Fidelity to Recording
the Expressions of our Provers
We find recorded in the Synthesis Repertory, for Lycopodium, the symptom:
MIND - FEAR - destination, of being unable to reach his: lyc(1/1)
Searching our literature for the source of this symptom, we find in Allen's Encyclopedia of Pure Materia Medica, the proving symptom:
Weariness and exhaustion while walking, so that he feared that he would be unable to reach his destination, at 5 P.M. (twenty-first day), [Emil Köller]
The description of this symptom has come under some historical criticism. Here is a prover, afraid he might not get where he wishes to go, because he is weary and exhausted from walking.
Is this symptom then "fear, of being unable to reach his destination"? - or should this be recorded more properly as the purely physical symptom "weary and exhausted from walking"? It has been recommended by some strict Hahnemannians that we take the latter interpretation. This would seem to be supported by other records of the provings of Lycopodium, including:
Sudden weariness at times in all the limbs,
with fretfulness [Hahnemann]
Great weariness of the body [Huber]
Yet here we have the prover Emil Köller, weary and exhausted from walking, reflecting on his situation. He did not record merely "weary and exhausted from walking", nor "weariness and exhausted while walking, which led him to despair about the degradations of aging" or "easily exhausted, leading to anxiety regarding the state of his heart and peripheral circulation". His concern in his exhaustion was a fear of being unable to get where he needed to go. Frederik Schroyens described this well, in his discussion on a Lycopodium case:
I would like to describe the earnestness of Lycopodium as it applies to adults. Imagine a person sitting there, looking so earnest and serious. He's looking off into the distance.
He's thinking, wondering, and worrying : "Will I get there? Will it work out?" In the repertory under the rubric
- MIND, fear, of being unable to reach his destination
...Lycopodium is the only remedy listed. This gives the feeling of a kind of uncertainty, a kind of worry.
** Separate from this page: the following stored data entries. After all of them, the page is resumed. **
<file path="src/rtl/sclk_cs_pkg.sv">
package sclk_cs_pkg;

    localparam int DIV_W     = 3;
    localparam int HALF_W    = (2 ** DIV_W) - 1;
    localparam int BYTE_BITS = 8;
    localparam int CS_LINES  = 2;

    // transfer format captured at byte start
    typedef struct packed {
        logic [DIV_W-1:0] div;
        logic             cpol;
        logic             cpha;
    } xfer_mode_t;

    // reference cycles per sclk half period, minus one
    function automatic logic [HALF_W-1:0] half_limit(input logic [DIV_W-1:0] code);
        return HALF_W'((32'd1 << code) - 32'd1);
    endfunction

endpackage

</file>
<file path="src/rtl/scc_start_gate.sv">
module scc_start_gate (
    input  logic clk,
    input  logic rst,
    input  logic enable,
    input  logic master_en,
    input  logic byte_req,
    input  logic man_start_en,
    input  logic start_pulse,
    input  logic busy,
    output logic start
);

    logic go_q;

    always_ff @(posedge clk) begin
        if (rst) begin
            go_q <= 1'b0;
        end else if (!man_start_en) begin
            go_q <= 1'b0;
        end else if (start_pulse) begin
            go_q <= 1'b1;
        end else if (!busy && !byte_req) begin
            go_q <= 1'b0;
        end
    end

    always_comb begin
        start = enable && master_en && byte_req && !busy
                && (!man_start_en || go_q || start_pulse);
    end

endmodule

</file>
<file path="src/rtl/scc_clock_gen.sv">
module scc_clock_gen
    import sclk_cs_pkg::*;
#(
    parameter int BITS   = BYTE_BITS,
    localparam int EDGES  = 2 * BITS,
    localparam int EDGE_W = $clog2(EDGES)
) (
    input  logic              clk,
    input  logic              rst,
    input  logic              enable,
    input  logic              start,
    input  xfer_mode_t        mode_in,
    output logic              busy,
    output logic              sclk,
    output logic              tick,
    output logic              last_edge,
    output logic [EDGE_W-1:0] edge_idx,
    output logic              done,
    output xfer_mode_t        mode_q
);

    logic [HALF_W-1:0] cnt_q;

    always_comb begin
        tick      = busy && (cnt_q == half_limit(mode_q.div));
        last_edge = (edge_idx == EDGE_W'(EDGES - 1));
    end

    always_ff @(posedge clk) begin
        if (rst) begin
            busy     <= 1'b0;
            cnt_q    <= '0;
            edge_idx <= '0;
            mode_q   <= '0;
            sclk     <= mode_in.cpol;
            done     <= 1'b0;
        end else if (!enable) begin
            busy     <= 1'b0;
            cnt_q    <= '0;
            edge_idx <= '0;
            sclk     <= mode_in.cpol;
            done     <= 1'b0;
        end else if (!busy) begin
            cnt_q    <= '0;
            edge_idx <= '0;
            sclk     <= mode_in.cpol;
            done     <= 1'b0;
            if (start) begin
                busy   <= 1'b1;
                mode_q <= mode_in;
            end
        end else if (tick) begin
            cnt_q    <= '0;
            sclk     <= ~sclk;
            edge_idx <= edge_idx + EDGE_W'(1);
            done     <= last_edge;
            if (last_edge) begin
                busy <= 1'b0;
            end
        end else begin
            cnt_q <= cnt_q + HALF_W'(1);
            done  <= 1'b0;
        end
    end

    AST_DIV_HELD: assert property (@(posedge clk) disable iff (rst)
        (busy && $past(busy)) |-> (mode_q == $past(mode_q)));

    AST_ENABLE_STOPS: assert property (@(posedge clk) disable iff (rst)
        !enable |=> !busy);

    AST_IDLE_LEVEL: assert property (@(posedge clk) disable iff (rst)
        (!busy && $past(!busy)) |-> (sclk == $past(mode_in.cpol)));

endmodule

</file>
<file path="src/rtl/scc_strobe.sv">
module scc_strobe #(
    parameter int EDGE_W = 4
) (
    input  logic              clk,
    input  logic              rst,
    input  logic              enable,
    input  logic              tick,
    input  logic              last_edge,
    input  logic [EDGE_W-1:0] edge_idx,
    input  logic              cpha,
    output logic              launch_stb,
    output logic              sample_stb
);

    logic leading;
    logic launch_nx;
    logic sample_nx;

    always_comb begin
        leading = !edge_idx[0];
        if (cpha) begin
            launch_nx = tick && leading;
            sample_nx = tick && !leading;
        end else begin
            launch_nx = tick && !leading && !last_edge;
            sample_nx = tick && leading;
        end
    end

    always_ff @(posedge clk) begin
        if (rst || !enable) begin
            launch_stb <= 1'b0;
            sample_stb <= 1'b0;
        end else begin
            launch_stb <= launch_nx;
            sample_stb <= sample_nx;
        end
    end

    AST_STROBE_EXCL: assert property (@(posedge clk) disable iff (rst)
        !(launch_stb && sample_stb));

endmodule

</file>
<file path="src/rtl/scc_select.sv">
module scc_select #(
    parameter int LINES = 2
) (
    input  logic             clk,
    input  logic             rst,
    input  logic             busy,
    input  logic             man_cs_en,
    input  logic             cs_level,
    input  logic             dual_mem,
    input  logic             upper_sel,
    output logic [LINES-1:0] cs_n
);

    localparam int IDX_W = (LINES > 1) ? $clog2(LINES) : 1;

    logic             active;
    logic [IDX_W-1:0] target;

    always_comb begin
        active = man_cs_en ? !cs_level : busy;
        target = (dual_mem && upper_sel) ? IDX_W'(LINES - 1) : '0;
    end

    for (genvar gi = 0; gi < LINES; gi++) begin : g_line
        assign cs_n[gi] = !(active && (target == IDX_W'(gi)));
    end

    AST_CS_SINGLE: assert property (@(posedge clk) disable iff (rst)
        $countones(~cs_n) <= 1);

endmodule

</file>
<file path="src/rtl/sclk_cs_ctrl.sv">
module sclk_cs_ctrl
    import sclk_cs_pkg::*;
(
    input  logic                clk,
    input  logic                rst,
    input  logic                enable,
    input  logic                master_en,
    input  logic [DIV_W-1:0]    div_code,
    input  logic                cpol,
    input  logic                cpha,
    input  logic                man_cs_en,
    input  logic                cs_level,
    input  logic                man_start_en,
    input  logic                start_pulse,
    input  logic                dual_mem,
    input  logic                upper_sel,
    input  logic                byte_req,
    output logic                sclk,
    output logic [CS_LINES-1:0] cs_n,
    output logic                launch_stb,
    output logic                sample_stb,
    output logic                busy,
    output logic                byte_done
);

    localparam int EDGE_W = $clog2(2 * BYTE_BITS);

    xfer_mode_t        mode_in;
    xfer_mode_t        mode_q;
    logic              start;
    logic              tick;
    logic              last_edge;
    logic [EDGE_W-1:0] edge_idx;

    always_comb begin
        mode_in.div  = div_code;
        mode_in.cpol = cpol;
        mode_in.cpha = cpha;
    end

    scc_start_gate u_gate (
        .clk          (clk),
        .rst          (rst),
        .enable       (enable),
        .master_en    (master_en),
        .byte_req     (byte_req),
        .man_start_en (man_start_en),
        .start_pulse  (start_pulse),
        .busy         (busy),
        .start        (start)
    );

    scc_clock_gen #(.BITS(BYTE_BITS)) u_clk (
        .clk       (clk),
        .rst       (rst),
        .enable    (enable),
        .start     (start),
        .mode_in   (mode_in),
        .busy      (busy),
        .sclk      (sclk),
        .tick      (tick),
        .last_edge (last_edge),
        .edge_idx  (edge_idx),
        .done      (byte_done),
        .mode_q    (mode_q)
    );

    scc_strobe #(.EDGE_W(EDGE_W)) u_stb (
        .clk        (clk),
        .rst        (rst),
        .enable     (enable),
        .tick       (tick),
        .last_edge  (last_edge),
        .edge_idx   (edge_idx),
        .cpha       (mode_q.cpha),
        .launch_stb (launch_stb),
        .sample_stb (sample_stb)
    );

    scc_select #(.LINES(CS_LINES)) u_sel (
        .clk       (clk),
        .rst       (rst),
        .busy      (busy),
        .man_cs_en (man_cs_en),
        .cs_level  (cs_level),
        .dual_mem  (dual_mem),
        .upper_sel (upper_sel),
        .cs_n      (cs_n)
    );

    AST_DONE_PULSE: assert property (@(posedge clk) disable iff (rst)
        byte_done |=> !byte_done);

    AST_DONE_ENDS: assert property (@(posedge clk) disable iff (rst)
        byte_done |-> !busy);

    AST_CS_AUTO: assert property (@(posedge clk) disable iff (rst)
        (!man_cs_en && busy) |-> (cs_n != '1));

    AST_NO_START_OFF: assert property (@(posedge clk) disable iff (rst)
        (!busy && !master_en) |=> !busy);

endmodule

</file>
<file path="config.mk">
export PLATFORM = sky130hd
export DESIGN_NAME = sclk_cs_ctrl
export DESIGN_NICKNAME = d
export VERILOG_FILES = /design/src/rtl/sclk_cs_pkg.sv /design/src/rtl/scc_start_gate.sv /design/src/rtl/scc_clock_gen.sv /design/src/rtl/scc_strobe.sv /design/src/rtl/scc_select.sv /design/src/rtl/sclk_cs_ctrl.sv
export SDC_FILE = /design/constraint.sdc
export NUM_CORES = 1
export LEC_CHECK = 0
export ABC_AREA = 1
export BUFFER_PORTS_ARGS = -buffer_cell sky130_fd_sc_hd__buf_4
export CAP_MARGIN = 25
export CORE_MARGIN = 10
export CORE_UTILIZATION = 30
export CTS_BUF_LIST = sky130_fd_sc_hd__clkbuf_8
export DETAILED_ROUTE_END_ITERATION = 10
export HOLD_SLACK_MARGIN = 0.1
export PLACE_DENSITY = 0.61
export SLEW_MARGIN = 20
export SYNTH_ARGS = -nofsm -noshare
export SYNTH_HDL_FRONTEND = slang
export SYNTH_SLANG_ARGS = --single-unit
</file>
<file path="constraint.sdc">
create_clock -name clk -period 5.4 [get_ports clk]
set_input_delay 0.27 -clock clk [delete_from_list [all_inputs] [get_ports clk]]
set_output_delay 0.27 -clock clk [all_outputs]
set_load 0.005 [all_outputs]
</file>
==> metrics.txt <==
# TYPE chip_impl_metric gauge
chip_impl_metric{name="cellPowerDensity",unit="nW/µm²"} 216
chip_impl_metric{name="place_worst_setup_slack",unit="ns"} 3.38
chip_impl_metric{name="mappedNetlistNets",unit=""} 189
chip_impl_metric{name="avg_wl_per_cell",unit="µm"} 9.84
chip_impl_metric{name="firstDrtPassIters",unit=""} 4
chip_impl_info{name="min-delay-path-class",value="in2reg"} 1
chip_impl_info{name="crit_path_frequent_cell",value="sky130_fd_sc_hd__nand2_1"} 1
chip_impl_info{name="slowest_stage_cell_on_the_critical_path",value="sky130_fd_sc_hd__dfxtp_1"} 1
chip_impl_metric{name="timing.final.crit_period",unit="ns"} 2.04
chip_impl_metric{name="fmax",unit="MHz"} 490
chip_impl_metric{name="global_route.usage.total",unit=""} 0.0794
chip_impl_info{name="critPathLaunchType",value="flip-flop"} 1
chip_impl_metric{name="globalRouteOverflowTotal",unit=""} 0
chip_impl_metric{name="clock_latency_reported_for_the_late_side_of_the_worst_skew_pair",unit="ns"} 0.26
chip_impl_metric{name="finalNonFillerCells",unit=""} 244
chip_impl_info{name="synth_flop_cell",value="sky130_fd_sc_hd__dfxtp_1"} 1
chip_impl_metric{name="netlist-cell-type-count",unit=""} 26
chip_impl_metric{name="first_global_vias",unit=""} 1016
chip_impl_metric{name="nFillCells",unit=""} 395
chip_impl_metric{name="route.final.wire_length",unit="mm"} 2.40
chip_impl_metric{name="crit_path_max_incr_delay",unit="ns"} 0.37
chip_impl_info{name="run_status",value="finished clean"} 1
chip_impl_info{name="timing_worst_setup_path_type",value="reg2reg"} 1
chip_impl_metric{name="synth_enable_flop_cells",unit=""} 1
chip_impl_info{name="rsz0062_at_grt",value="false"} 1
chip_impl_metric{name="cts_post_setup_buffers_inserted",unit=""} 0
chip_impl_info{name="final_cell_mix",value="50 x sky130_fd_sc_hd__nand2_1, 24 x sky130_fd_sc_hd__inv_1, 24 x sky130_fd_sc_hd__nor2_1"} 1
chip_impl_metric{name="die-area",unit="µm²"} 6770
chip_impl_metric{name="grt_antenna_before_repair",unit=""} 0
chip_impl_metric{name="place.detailed.instances",unit=""} 240
chip_impl_metric{name="antenna_cells_inserted",unit=""} 0
chip_impl_info{name="end_kind",value="flip-flop"} 1
chip_impl_metric{name="vdd_ir_drop_max",unit="V"} 0.000100
chip_impl_metric{name="rows",unit=""} 22
chip_impl_metric{name="cts_resized",unit=""} 0
chip_impl_metric{name="final.setup_skew",unit="ns"} 0.00479
chip_impl_metric{name="die_y",unit="µm"} 82.3
chip_impl_metric{name="path_clk_slew",unit="ns"} 0.08
chip_impl_metric{name="worst_pin_slew",unit="ns"} 0.353
chip_impl_metric{name="pin_count",unit=""} 23
chip_impl_metric{name="final.period_utilization",unit=""} 0.378
chip_impl_metric{name="synth_area_per_cell",unit="µm²"} 6.84
chip_impl_metric{name="detail-route-antenna-nets",unit=""} 0
chip_impl_metric{name="final_net_count",unit=""} 216
chip_impl_metric{name="layout_setup_ws",unit="ns"} 3.36
chip_impl_metric{name="area_growth_syn_to_layout",unit="%"} 23.2
chip_impl_metric{name="timing.final.max_slew_violations",unit=""} 0
chip_impl_metric{name="wire_length_of_the_first_global_routing_pass",unit="mm"} 4.34
chip_impl_metric{name="cts.sinks",unit=""} 21
chip_impl_metric{name="die_width",unit="µm"} 82.3
chip_impl_metric{name="share_of_layout_cells_above_drive_strength_1",unit=""} 0.194
chip_impl_metric{name="cts_made_buffers",unit=""} 3
chip_impl_info{name="clock_tree.root_cell",value="sky130_fd_sc_hd__clkbuf_8"} 1
chip_impl_metric{name="gp_routability_congestion",unit=""} 0.769
chip_impl_metric{name="route.detailed.vias_per_inst",unit=""} 4.41
chip_impl_metric{name="ys_async_sr_fraction",unit=""} 0
chip_impl_metric{name="count_of_h_tree_levels_built_during_cts",unit=""} 1
chip_impl_info{name="mostFrequentLayoutCell",value="sky130_fd_sc_hd__nand2_1"} 1
chip_impl_metric{name="instance_count_of_the_mapped_netlist",unit=""} 170
chip_impl_metric{name="drt_iter0_markers",unit=""} 74
chip_impl_metric{name="vias",unit=""} 1077
chip_impl_metric{name="critical_path_peak_fanout",unit=""} 9
chip_impl_metric{name="drcViolationCount",unit=""} 0
chip_impl_metric{name="yosysWarningCount",unit=""} 0
chip_impl_metric{name="p_leak",unit="nW"} 0.644
chip_impl_metric{name="setup-violations-final",unit=""} 0
chip_impl_metric{name="ys_seq_elements",unit=""} 21
chip_impl_metric{name="required",unit="ns"} 5.37
chip_impl_metric{name="ctsLongestPathBuffers",unit=""} 2
chip_impl_metric{name="multi_input_comb_area",unit="µm²"} 639
chip_impl_metric{name="timing.critical_path.arrival",unit="ns"} 2.01
chip_impl_metric{name="place.port_buffers",unit=""} 22
chip_impl_metric{name="grt_max_degree",unit=""} 12
chip_impl_metric{name="maxCapViolCount",unit=""} 0
chip_impl_metric{name="ys_seq_area_frac",unit=""} 0.370
chip_impl_metric{name="finalHoldViolations",unit=""} 0
chip_impl_info{name="cp_cell_sequence",value="nor2_2 -> nand2_1 -> ha_1 -> inv_1 -> nand2_1 -> nand2_1 -> nand2_1 -> nand2_1 -> nand3_1 -> nor2_4 -> nand2_1 -> nand2_4"} 1
chip_impl_metric{name="synth.cell_area",unit="µm²"} 1160
chip_impl_metric{name="post_route_setup_tns",unit="ns"} 0
chip_impl_info{name="clock_tree_from_tritoncts",value="built"} 1
chip_impl_metric{name="hpwl",unit="mm"} 1.92
chip_impl_metric{name="core_region_area",unit="µm²"} 3720
chip_impl_metric{name="cts_hold_buffers",unit=""} 0
chip_impl_metric{name="register_area",unit="µm²"} 430
chip_impl_metric{name="max-slew-margin-rel",unit=""} 0.764
chip_impl_metric{name="initial_core_util",unit=""} 0.313
==> flip-flops by register name, summed over array words and instances (netlist names) <==
name,cells
u_clk.done,1
u_clk.busy,1
u_clk.sclk,1
u_clk.edge_idx,4
u_clk.cnt_q,7
u_clk.mode_q,4
u_stb.sample_stb,1
u_gate.go_q,1
u_stb.launch_stb,1
==> final timing paths <==
path	start	end	slack [ns]	cells past startpoint
worst max-delay path	u_clk.mode_q[3]$_SDFFE_PP0P_	u_clk.sclk$_DFFE_PP_	3.36	12
worst min-delay path	rst	u_clk.mode_q[3]$_SDFFE_PP0P_	0.21	2
worst max register to register	u_clk.mode_q[3]$_SDFFE_PP0P_	u_clk.sclk$_DFFE_PP_	3.36	12
worst min register to register	u_clk.edge_idx[1]$_SDFFE_PP0P_	u_clk.edge_idx[1]$_SDFFE_PP0P_	0.50	2
==> where the power goes <==
group          internal [mW]  switching (mW)
clock network         0.0506          0.0491
logic                 0.0216          0.0270
registers              0.159         0.00283
==> per-stage QoR <==
| stage | hold slack, ns | area (µm²) | util | power (mW) |
|---|---|---|---|---|
| after global routing | 0.211 | 1430 | 0.386 | 0.330 |
| after detailed placement | 0.487 | 1390 | 0.374 | 0.214 |
| after floorplan | 0.339 | 1160 | - | 0.197 |
| after global placement | 0.476 | 1390 | 0.374 | 0.214 |
| after CTS | 0.207 | 1430 | 0.386 | 0.317 |
| final | 0.214 | 1430 | 0.386 | 0.310 |
==> Yosys cell counts (2+ instances only) <==
library cell               number  area (µm²)
sky130_fd_sc_hd__dfxtp_1       20         400
sky130_fd_sc_hd__a211oi_1       3        22.5
sky130_fd_sc_hd__a21oi_1        6        30.0
sky130_fd_sc_hd__nand3_2        3        30.0
sky130_fd_sc_hd__inv_2          2        7.51
sky130_fd_sc_hd__ha_1           3        37.5
sky130_fd_sc_hd__nand3_1        9        45.0
sky130_fd_sc_hd__nand4_1        3        18.8
sky130_fd_sc_hd__nand2_1       50         188
sky130_fd_sc_hd__nor3_1         2        10.0
sky130_fd_sc_hd__nand2_2        3        18.8
sky130_fd_sc_hd__inv_1         23        86.3
sky130_fd_sc_hd__o21ai_1        3        15.0
sky130_fd_sc_hd__o21ai_0        2        10.0
sky130_fd_sc_hd__xor2_1         3        26.3
sky130_fd_sc_hd__xnor2_1        2        17.5
sky130_fd_sc_hd__nor2_1        24        90.1
==> per-layer routing <==
layer	vias to the layer above	routed length [µm]	GRT usage
li1	590	-	-
met1	449	1250	0.106
met2	36	874	0.111
met3	2	228	0.0184
met4	0	47	0.0510
met5	-	0	0
==> critical path, delay by kind of cell, from the launching register on <==
family        cells  cell delay [ns]
flops             1             0.37
fa+ha+maj         1             0.25
buf+inv           1             0.14
simple gates     10             0.98
==> cell families (layout without fill, tap and decap cells) <==
family                     count (synthesis)  in the layout  synth area share
and+or+nand+nor                          100            100             0.400
buffers and inverters                     25             51            0.0806
DFF                                       21             21             0.370
AOI/OAI and AO/OA                         16             16            0.0796
xor gates and xnor gates                   5              5            0.0376
adders and majority gates                  3              3            0.0323
==> area by class of cell <==
| class | count | area share |
|---|---|---|
| Multi-Input combinational cell | 124 | 0.446 |
| Sequential cell | 21 | 0.300 |
| Timing Repair Buffer | 22 | 0.115 |
| Inverter | 25 | 0.0654 |
| Tap cell | 48 | 0.0419 |
| Clock buffer | 3 | 0.0288 |
| Clock inverter | 1 | 0.00262 |
No activity file was read; power rests on OpenSTA's default activity.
- from Frederick Schroyens
Several cases of pneumonia
in Small Remedies and Interesting Cases;
Proceedings of the International Foundation
for Homeopathy Case Conference, 1990
In understanding our provings, as well as understanding our patients, we are admonished by Hahnemann to be carefully observant physicians; which requires not only fidelity to recording the symptoms of our provers exactly without speculation or unwarranted interpretations, but also recording the symptoms of our provers exactly with due attention to the nuances and details of their words and expressions.
Even when describing so-called somatic symptoms, the prover - and the patient - have no choice but to reveal symptoms of the mental/emotional state.